In the first week of February, six international scientists were awarded with the 2017 Marie Skłodowska-Curie Individual Fellowships at the Delft Kavli Institute of Nanoscience at Delft University of Technology (TU Delft). Among them was Doctor Je-Kyung Ryu, a 2014 graduate of the Department of Physics at KAIST.

The Marie Skłodowska-Curie Individual Fellowships is a part of the Marie Skłodowska-Curie Actions, a research fellowship program provided by the Research and Innovation of the European Commission. Named after the double Nobel Prize laureate, the Marie Skłodowska-Curie Actions provide funding for research inside Europe and currently fund 100,000 scientists. Not only does the program fund purely academic research, but it also funds industrial doctorates. Aimed to fund the “best, most promising individual researchers”, the program requires its recipients to have completed at least four years of full time university research or a doctoral degree.
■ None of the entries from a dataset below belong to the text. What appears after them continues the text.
**config.mk**
```make
export PLATFORM = sky130hd
export DESIGN_NAME = branch_target_calculator
export DESIGN_NICKNAME = d
export VERILOG_FILES = /design/src/rtl/branch_target_pkg.sv /design/src/rtl/branch_target_calculator_sign_extender.sv /design/src/rtl/branch_target_calculator.sv
export SDC_FILE = /design/constraint.sdc
export NUM_CORES = 1
export LEC_CHECK = 0
export CORE_UTILIZATION = 45
export DETAILED_ROUTE_END_ITERATION = 10
export MAX_ROUTING_LAYER = met4
export PLACE_DENSITY = 0.73
export SLEW_MARGIN = 40
export SYNTH_ARGS = -nofsm -noshare
export SYNTH_HDL_FRONTEND = slang
export SYNTH_SLANG_ARGS = --single-unit
```
**constraint.sdc**
```tcl
create_clock -name clk -period 1.4 [get_ports clk]
set_input_delay 0.28 -clock clk [delete_from_list [all_inputs] [get_ports clk]]
set_output_delay 0.28 -clock clk [all_outputs]
set_load 0.05 [all_outputs]
```
[config.mk]
export PLATFORM = sky130hd
export DESIGN_NAME = fetch_unit_flat
export DESIGN_NICKNAME = d
export VERILOG_FILES = /design/src/rtl/fetch_unit_pkg.sv /design/src/rtl/fetch_unit_if.sv /design/src/rtl/fetch_unit_sync_fifo.sv /design/src/rtl/fetch_unit.sv /design/src/flat_wrapper.sv
export SDC_FILE = /design/constraint.sdc
export NUM_CORES = 1
export LEC_CHECK = 0
export CAP_MARGIN = 20
export CORE_ASPECT_RATIO = 0.5
export CORE_MARGIN = 3
export CORE_UTILIZATION = 60
export DETAILED_ROUTE_END_ITERATION = 6
export GPL_TIMING_DRIVEN = 0
export HOLD_SLACK_MARGIN = 0.15
export PLACE_DENSITY = 0.82
export SLEW_MARGIN = 10
export SYNTH_ARGS = -nofsm -noshare
export SYNTH_HDL_FRONTEND = slang
export SYNTH_SLANG_ARGS = --single-unit
[constraint.sdc]
create_clock -name clk_i -period 10 [get_ports clk_i]
set_clock_uncertainty 0.2 [all_clocks]
set_input_delay 2 -clock clk_i [delete_from_list [all_inputs] [get_ports clk_i]]
set_output_delay 2 -clock clk_i [all_outputs]
set_load 0.005 [all_outputs]
File: config.mk
export PLATFORM = sky130hd
export DESIGN_NAME = reg_part_fill_arbiter
export DESIGN_NICKNAME = d
export VERILOG_FILES = /design/src/rtl/reg_part_fill_arbiter.sv
export SDC_FILE = /design/constraint.sdc
export NUM_CORES = 1
export LEC_CHECK = 0
export CAP_MARGIN = 25
export CORE_MARGIN = 2
export CORE_UTILIZATION = 40
export DETAILED_ROUTE_END_ITERATION = 6
export GPL_ROUTABILITY_DRIVEN = 1
export GPL_TIMING_DRIVEN = 0
export PLACE_DENSITY = 0.72
export REMOVE_ABC_BUFFERS = 1
export SYNTH_ARGS = -nofsm -noshare
export SYNTH_HDL_FRONTEND = slang
export SYNTH_SLANG_ARGS = --single-unit
File: constraint.sdc
create_clock -name clk -period 4.9 [get_ports clk]
set_clock_uncertainty 0.1 [all_clocks]
set_input_delay 0.49 -clock clk [delete_from_list [all_inputs] [get_ports clk]]
set_output_delay 0.49 -clock clk [all_outputs]
set_load 0.02 [all_outputs]
[config.mk]
export PLATFORM = sky130hd
export DESIGN_NAME = atm_session_ctrl
export DESIGN_NICKNAME = d
export VERILOG_FILES = /design/src/rtl/atm_session_ctrl.sv
export SDC_FILE = /design/constraint.sdc
export NUM_CORES = 1
export LEC_CHECK = 0
export ABC_CLOCK_PERIOD_IN_PS = 3300
export CAP_MARGIN = 5
export CORE_ASPECT_RATIO = 0.8
export CORE_MARGIN = 8
export CORE_UTILIZATION = 29
export DETAILED_ROUTE_END_ITERATION = 8
export PLACE_DENSITY = 0.46
export SETUP_SLACK_MARGIN = 0.3
export SLEW_MARGIN = 0
export SYNTH_ARGS = -nofsm -noshare
export SYNTH_HDL_FRONTEND = slang
export SYNTH_SLANG_ARGS = --single-unit
[constraint.sdc]
create_clock -name clk -period 3.3 [get_ports clk]
set_clock_uncertainty 0.05 [all_clocks]
set_input_delay 0.66 -clock clk [delete_from_list [all_inputs] [get_ports clk]]
set_output_delay 0.66 -clock clk [all_outputs]
set_load 0.05 [all_outputs]
===== src/rtl/cpu_pkg.sv =====
// Shared CPU constants and the fetch state type.
// The HALT state exists only when FETCH_HALT_EN is defined.
package cpu_pkg;

    localparam int unsigned CpuBits  = 16;
    localparam int unsigned CpuAddrW = 8;

    localparam logic [CpuBits-1:0] CpuHaltOpcode = 16'hFFFF;

`ifdef FETCH_HALT_EN
    typedef enum logic [0:0] {
        StFetch = 1'b0,
        StHalt  = 1'b1
    } fetch_state_e;
`else
    typedef enum logic [0:0] {
        StFetch = 1'b0
    } fetch_state_e;
`endif

endpackage
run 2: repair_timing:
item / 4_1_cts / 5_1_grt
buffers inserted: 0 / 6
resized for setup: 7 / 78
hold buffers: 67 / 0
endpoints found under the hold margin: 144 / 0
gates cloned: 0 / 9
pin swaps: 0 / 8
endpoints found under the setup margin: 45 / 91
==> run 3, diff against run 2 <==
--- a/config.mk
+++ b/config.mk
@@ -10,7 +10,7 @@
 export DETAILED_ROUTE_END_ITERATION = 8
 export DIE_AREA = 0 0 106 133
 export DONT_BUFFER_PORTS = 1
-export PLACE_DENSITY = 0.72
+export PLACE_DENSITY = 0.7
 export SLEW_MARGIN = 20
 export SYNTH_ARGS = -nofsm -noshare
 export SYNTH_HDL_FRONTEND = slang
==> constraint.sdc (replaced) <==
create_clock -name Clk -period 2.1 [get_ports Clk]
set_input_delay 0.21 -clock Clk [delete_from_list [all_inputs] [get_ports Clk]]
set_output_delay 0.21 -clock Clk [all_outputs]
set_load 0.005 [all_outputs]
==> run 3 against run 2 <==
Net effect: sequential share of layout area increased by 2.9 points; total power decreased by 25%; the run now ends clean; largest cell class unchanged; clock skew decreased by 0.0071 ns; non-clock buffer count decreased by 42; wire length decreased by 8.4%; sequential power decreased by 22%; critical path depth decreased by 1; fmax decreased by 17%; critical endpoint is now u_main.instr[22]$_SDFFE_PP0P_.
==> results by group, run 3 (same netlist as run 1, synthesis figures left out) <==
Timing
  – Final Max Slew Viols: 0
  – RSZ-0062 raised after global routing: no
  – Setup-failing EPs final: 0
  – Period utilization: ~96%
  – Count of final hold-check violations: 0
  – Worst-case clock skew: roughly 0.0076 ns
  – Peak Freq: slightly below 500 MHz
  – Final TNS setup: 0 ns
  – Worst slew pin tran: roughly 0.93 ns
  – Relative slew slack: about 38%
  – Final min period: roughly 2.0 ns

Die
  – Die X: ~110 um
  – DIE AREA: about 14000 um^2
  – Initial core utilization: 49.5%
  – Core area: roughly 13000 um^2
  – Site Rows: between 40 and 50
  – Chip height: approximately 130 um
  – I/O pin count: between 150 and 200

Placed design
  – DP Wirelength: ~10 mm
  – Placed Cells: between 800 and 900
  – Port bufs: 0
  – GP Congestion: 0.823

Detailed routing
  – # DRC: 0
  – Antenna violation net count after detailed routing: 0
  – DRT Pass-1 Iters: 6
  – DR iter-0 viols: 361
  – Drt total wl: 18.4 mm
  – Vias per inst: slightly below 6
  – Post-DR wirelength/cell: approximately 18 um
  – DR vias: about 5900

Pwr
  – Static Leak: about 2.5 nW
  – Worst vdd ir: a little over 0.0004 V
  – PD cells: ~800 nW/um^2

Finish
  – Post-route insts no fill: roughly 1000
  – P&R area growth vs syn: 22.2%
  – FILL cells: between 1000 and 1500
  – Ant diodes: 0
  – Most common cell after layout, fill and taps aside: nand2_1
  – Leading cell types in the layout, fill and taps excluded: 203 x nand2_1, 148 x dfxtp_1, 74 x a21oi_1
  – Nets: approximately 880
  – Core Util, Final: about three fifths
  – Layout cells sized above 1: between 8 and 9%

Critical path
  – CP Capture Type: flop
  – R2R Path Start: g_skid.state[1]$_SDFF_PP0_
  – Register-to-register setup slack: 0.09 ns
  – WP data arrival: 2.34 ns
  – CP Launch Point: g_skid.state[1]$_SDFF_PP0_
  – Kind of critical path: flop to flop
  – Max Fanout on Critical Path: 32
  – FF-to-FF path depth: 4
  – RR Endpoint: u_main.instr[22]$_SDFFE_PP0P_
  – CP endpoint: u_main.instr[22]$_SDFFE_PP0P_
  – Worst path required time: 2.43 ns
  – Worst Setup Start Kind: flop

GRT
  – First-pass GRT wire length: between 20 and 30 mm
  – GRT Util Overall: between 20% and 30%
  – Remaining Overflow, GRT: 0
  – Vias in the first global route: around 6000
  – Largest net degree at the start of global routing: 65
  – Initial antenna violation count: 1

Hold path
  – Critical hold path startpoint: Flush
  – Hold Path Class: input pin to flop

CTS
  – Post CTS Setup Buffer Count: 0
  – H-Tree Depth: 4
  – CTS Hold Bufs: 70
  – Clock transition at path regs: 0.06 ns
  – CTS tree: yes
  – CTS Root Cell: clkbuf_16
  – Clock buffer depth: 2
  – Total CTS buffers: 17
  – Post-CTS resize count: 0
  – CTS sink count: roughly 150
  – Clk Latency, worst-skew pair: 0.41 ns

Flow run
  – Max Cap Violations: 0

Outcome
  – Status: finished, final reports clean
**config.mk**
```make
export PLATFORM = sky130hd
export DESIGN_NAME = slt_serial_cmp
export DESIGN_NICKNAME = d
export VERILOG_FILES = /design/src/rtl/cmp_pkg.sv /design/src/rtl/cmp_slice.sv /design/src/rtl/slt_serial_cmp.sv
export SDC_FILE = /design/constraint.sdc
export NUM_CORES = 1
export LEC_CHECK = 0
export CAP_MARGIN = 40
export CORE_MARGIN = 2
export CORE_UTILIZATION = 48
export DETAILED_ROUTE_END_ITERATION = 6
export GPL_ROUTABILITY_DRIVEN = 0
export PLACE_DENSITY_LB_ADDON = 0.25
export SYNTH_ARGS = -nofsm -noshare
export SYNTH_HDL_FRONTEND = slang
export SYNTH_SLANG_ARGS = --single-unit
```
**constraint.sdc**
```tcl
create_clock -name clk -period 3.3 [get_ports clk]
set_clock_uncertainty 0.1 [all_clocks]
set_input_delay 0.33 -clock clk [delete_from_list [all_inputs] [get_ports clk]]
set_output_delay 0.33 -clock clk [all_outputs]
set_load 0.005 [all_outputs]
```
File: src/rtl/data_mem_pkg.sv
// Shared constants for the data memory sequencer: opcodes, FSM encoding,
// per-operation beat counts and the default stack pointer reset value.
package data_mem_pkg;

    localparam int ADDR_W_DEF   = 12;
    localparam int DATA_W_DEF   = 16;
    localparam int SP_RESET_DEF = 2047;

    localparam logic [2:0] OP_NOP  = 3'b000;
    localparam logic [2:0] OP_LDD  = 3'b001;
    localparam logic [2:0] OP_STD  = 3'b010;
    localparam logic [2:0] OP_PUSH = 3'b011;
    localparam logic [2:0] OP_POP  = 3'b100;
    localparam logic [2:0] OP_CALL = 3'b101;
    localparam logic [2:0] OP_RET  = 3'b110;
    localparam logic [2:0] OP_RTI  = 3'b111;

    // Internal micro-op: {is_int, op_code}
    localparam logic [3:0] UOP_LDD  = {1'b0, OP_LDD};
    localparam logic [3:0] UOP_STD  = {1'b0, OP_STD};
    localparam logic [3:0] UOP_PUSH = {1'b0, OP_PUSH};
    localparam logic [3:0] UOP_POP  = {1'b0, OP_POP};
    localparam logic [3:0] UOP_CALL = {1'b0, OP_CALL};
    localparam logic [3:0] UOP_RET  = {1'b0, OP_RET};
    localparam logic [3:0] UOP_RTI  = {1'b0, OP_RTI};
    localparam logic [3:0] UOP_INT  = 4'b1000;

    localparam logic [0:0] ST_IDLE = 1'b0;
    localparam logic [0:0] ST_BEAT = 1'b1;

    // Index of the final beat for a micro-op (beat count minus one)
    function automatic logic [1:0] last_beat(input logic [3:0] uop);
        logic [1:0] r;
        r = 2'd0;
        case (uop)
            UOP_CALL, UOP_RET: r = 2'd1;
            UOP_RTI, UOP_INT:  r = 2'd2;
            default:           r = 2'd0;
        endcase
        return r;
    endfunction

endpackage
Dr. Je-Kyung Ryu, the KAIST alumnus recipient, is currently researching at the Cees Dekker Lab in the Department of Bionanosciences at TU Delft, in which another Korean researcher, Dr. Sungchul Kim from Seoul National University, received the fellowship as well. He is currently carrying out two projects: progresses in understanding N-ethylmaleimidesensitive factor (NSF) mediated disassembly of soluble NSF attachment protein receptor (SNARE) complexes, and ants within lipopolysaccharide (LPS) binding protein (LBP), CD14 — a human gene — and TLR4-MD2 for efficient LPS recognition and transfer. Dr. Ryu will be able to cover his research expenses and salary for two years with the 177,000 EUR grant.